Hi all. I am a newbie to this forum and hello everyone.

I am a Site Engineer with Civil Engineering background in construction. I've bout 4years working experience in Malaysia. I'm seeking for job opportunity in Australia & eventually plan to migrate here.

Any suggestion and it would be grateful if anyone here can share with me some of your valuable experience. Explain more on the process of applying for job & advice on the visa application (a proper channel)

I don't know if there is still opportunity for me to find a job in Australia. I really hope someone could tell me something - perhaps something good.

Thank you.

Best Regards,

Jeniffer


----------



## GBP (Jun 1, 2013)

You might want to consider getting your PR first. It is very difficult to get a job from overseas, without working rights and not a PR.


----------



## jeniffer85 (Apr 22, 2015)

hye GBP, 

Thanx for reply... mind to brief me more on hw to apply PR? how long does the process take.

tq


----------



## GBP (Jun 1, 2013)

Work in Australia

you are probably looking at 189 or 190.

maybe you can get 457 (under temporary work visa) if you can get a company to sponsor you.

suggest you seek professional advice on this. It is not a straightforward process.


----------



## jeniffer85 (Apr 22, 2015)

Dear GBP, 

So u suggest me to apply visa & land in Australia first then start looking for job is it? is there any channel I can seek more info? 
tq


----------



## GBP (Jun 1, 2013)

jeniffer85 said:


> Dear GBP,
> 
> So u suggest me to apply visa & land in Australia first then start looking for job is it? is there any channel I can seek more info?
> tq


You can apply for jobs whenever you are ready. But the fact is many Aus company would prefer to hire someone already have a work visa or some even specified that they only want PR or citizen. So, because of that, I think it is actually more effective to apply for a visa first. But that doesn't stop you from searching for job now.

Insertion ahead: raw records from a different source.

What follows belongs to an exercise in optimizing a design on an open flow for small area, a short achievable clock period and few clock cycles per item; a production flow would make more cautious choices. RTL that was checked went through simulation tests only; none was proved equivalent to the original. Power is estimated from default activity; no workload was simulated.

Setup of build 92:
Design stream_filter, start of the top module:
module stream_filter (
    input  wire        clk,
    input  wire        rst,          
    input  wire        cfg_we,
    input  wire [31:0] cfg_wdata,
    output wire [31:0] cfg_rdata,
    output reg         cfg_err,
    input  wire        in_valid,
    input  wire [31:0] in_data,
    output wire        in_ready,
    output reg         out_valid,
    output reg  [31:0] out_val,
    output reg         out_emit
);
    localparam [2:0] F_NONE = 3'd0,
                     F_AVG  = 3'd1,
                     F_MED3 = 3'd2,
                     F_IIR  = 3'd3;
    localparam NST = 4;
    function integer nsteps(input integer s);
        nsteps = 8;
    endfunction
    function [37:0] add38(input [37:0] a, input [37:0] b, input ci);
        reg c;
        integer i;
        begin
            c = ci;
            for (i = 0; i < 38; i = i + 1) begin
                add38[i] = a[i] ^ b[i] ^ c;
                c = (a[i] & b[i]) | (a[i] & c) | (b[i] & c);
            end
        end
    endfunction
    function ge32(input [31:0] a, input [31:0] b);
        reg [31:0] p, q;
        reg c;
        integer i;
        begin
            p = a ^ 32'h8000_0000;
            q = ~(b ^ 32'h8000_0000);
            c = 1'b1;
            for (i = 0; i < 32; i = i + 1)
                c = (p[i] & q[i]) | (p[i] & c) | (q[i] & c);
            ge32 = c;
        end
    endfunction
    reg [2:0] filter;
    reg [6:0] param;
    reg [7:0] decim;
    reg       bat_en;
    reg       policy;
    assign cfg_rdata = {6'd0, policy, bat_en, decim, 1'b0, param, 5'd0, filter};
    wire [2:0] w_filter = cfg_wdata[2:0];
    wire [6:0] w_param  = cfg_wdata[14:8];
    wire [7:0] w_decim  = cfg_wdata[23:16];
    wire p_zero  = (w_param == 7'd0);
    wire p_avg   = w_param[6] ? (w_param[5:0] == 6'd0) : (w_param[5:1] != 5'd0);
    wire p_iir   = (w_param[6:4] == 3'd0) && !p_zero;
    wire w_ok    = (w_decim != 8'd0) && !w_filter[2] &&
                   (w_filter[0] ? (w_filter[1] ? p_iir : p_avg) : p_zero);
    wire cfg_take = cfg_we && w_ok;
    always @(posedge clk) begin
        if (rst) begin
            filter  <= F_NONE;
            param   <= 7'd0;
            decim   <= 8'd1;
            bat_en  <= 1'b0;
            policy  <= 1'b0;
            cfg_err <= 1'b0;
        end else begin
            cfg_err <= cfg_we && !w_ok;
  ...
clock: 120.0 ns
lec_check: 0
cap_margin: 20
core_margin: 2
core_utilization: 60
cts_buf_list: sky130_fd_sc_hd__clkbuf_16
cts_cluster_diameter: 60
cts_cluster_size: 24
place_density: 0.75
slew_margin: 20
run.sh (not shown) runs the stock make flow with config.mk's settings and CLKGATE_MAP_FILE= SYNTH_SCRIPT=/design/flow/synth_recipe.tcl, a recipe that flattens the netlist after the stock synthesis.
Build 92 reached the end of the flow, and the finished layout is clean on the timing, DRC and antenna checks.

Popular job website: SEEK - Australia's no. 1 jobs, employment, career and recruitment site , Job Search, Upload your Resume, Find employment - CareerOne


----------



## jeniffer85 (Apr 22, 2015)

GBP said:


> You can apply for jobs whenever you are ready. But the fact is many Aus company would prefer to hire someone already have a work visa or some even specified that they only want PR or citizen. So, because of that, I think it is actually more effective to apply for a visa first. But that doesn't stop you from searching for job now.
> 
> Popular job website: SEEK - Australia's no. 1 jobs, employment, career and recruitment site , Job Search, Upload your Resume, Find employment - CareerOne


Thanx a lot GBP.. Really appreciate ur help & the information you gave me..


----------



## piglet24 (Apr 29, 2015)

Hi. Can I join this thread. My husband and I are also civil engineers with 13 years of experience for him while I have a total of 9 years experience. We are also both visa 189 visa holders. Do you think we will have problem finding a job in Australia particularly in Sydney? Thanks. I would really love a good feedback right now because I am so confused and scared. We are scheduled to move to Sydney this August 2015. We are currently living here in Abu Dhabi.


----------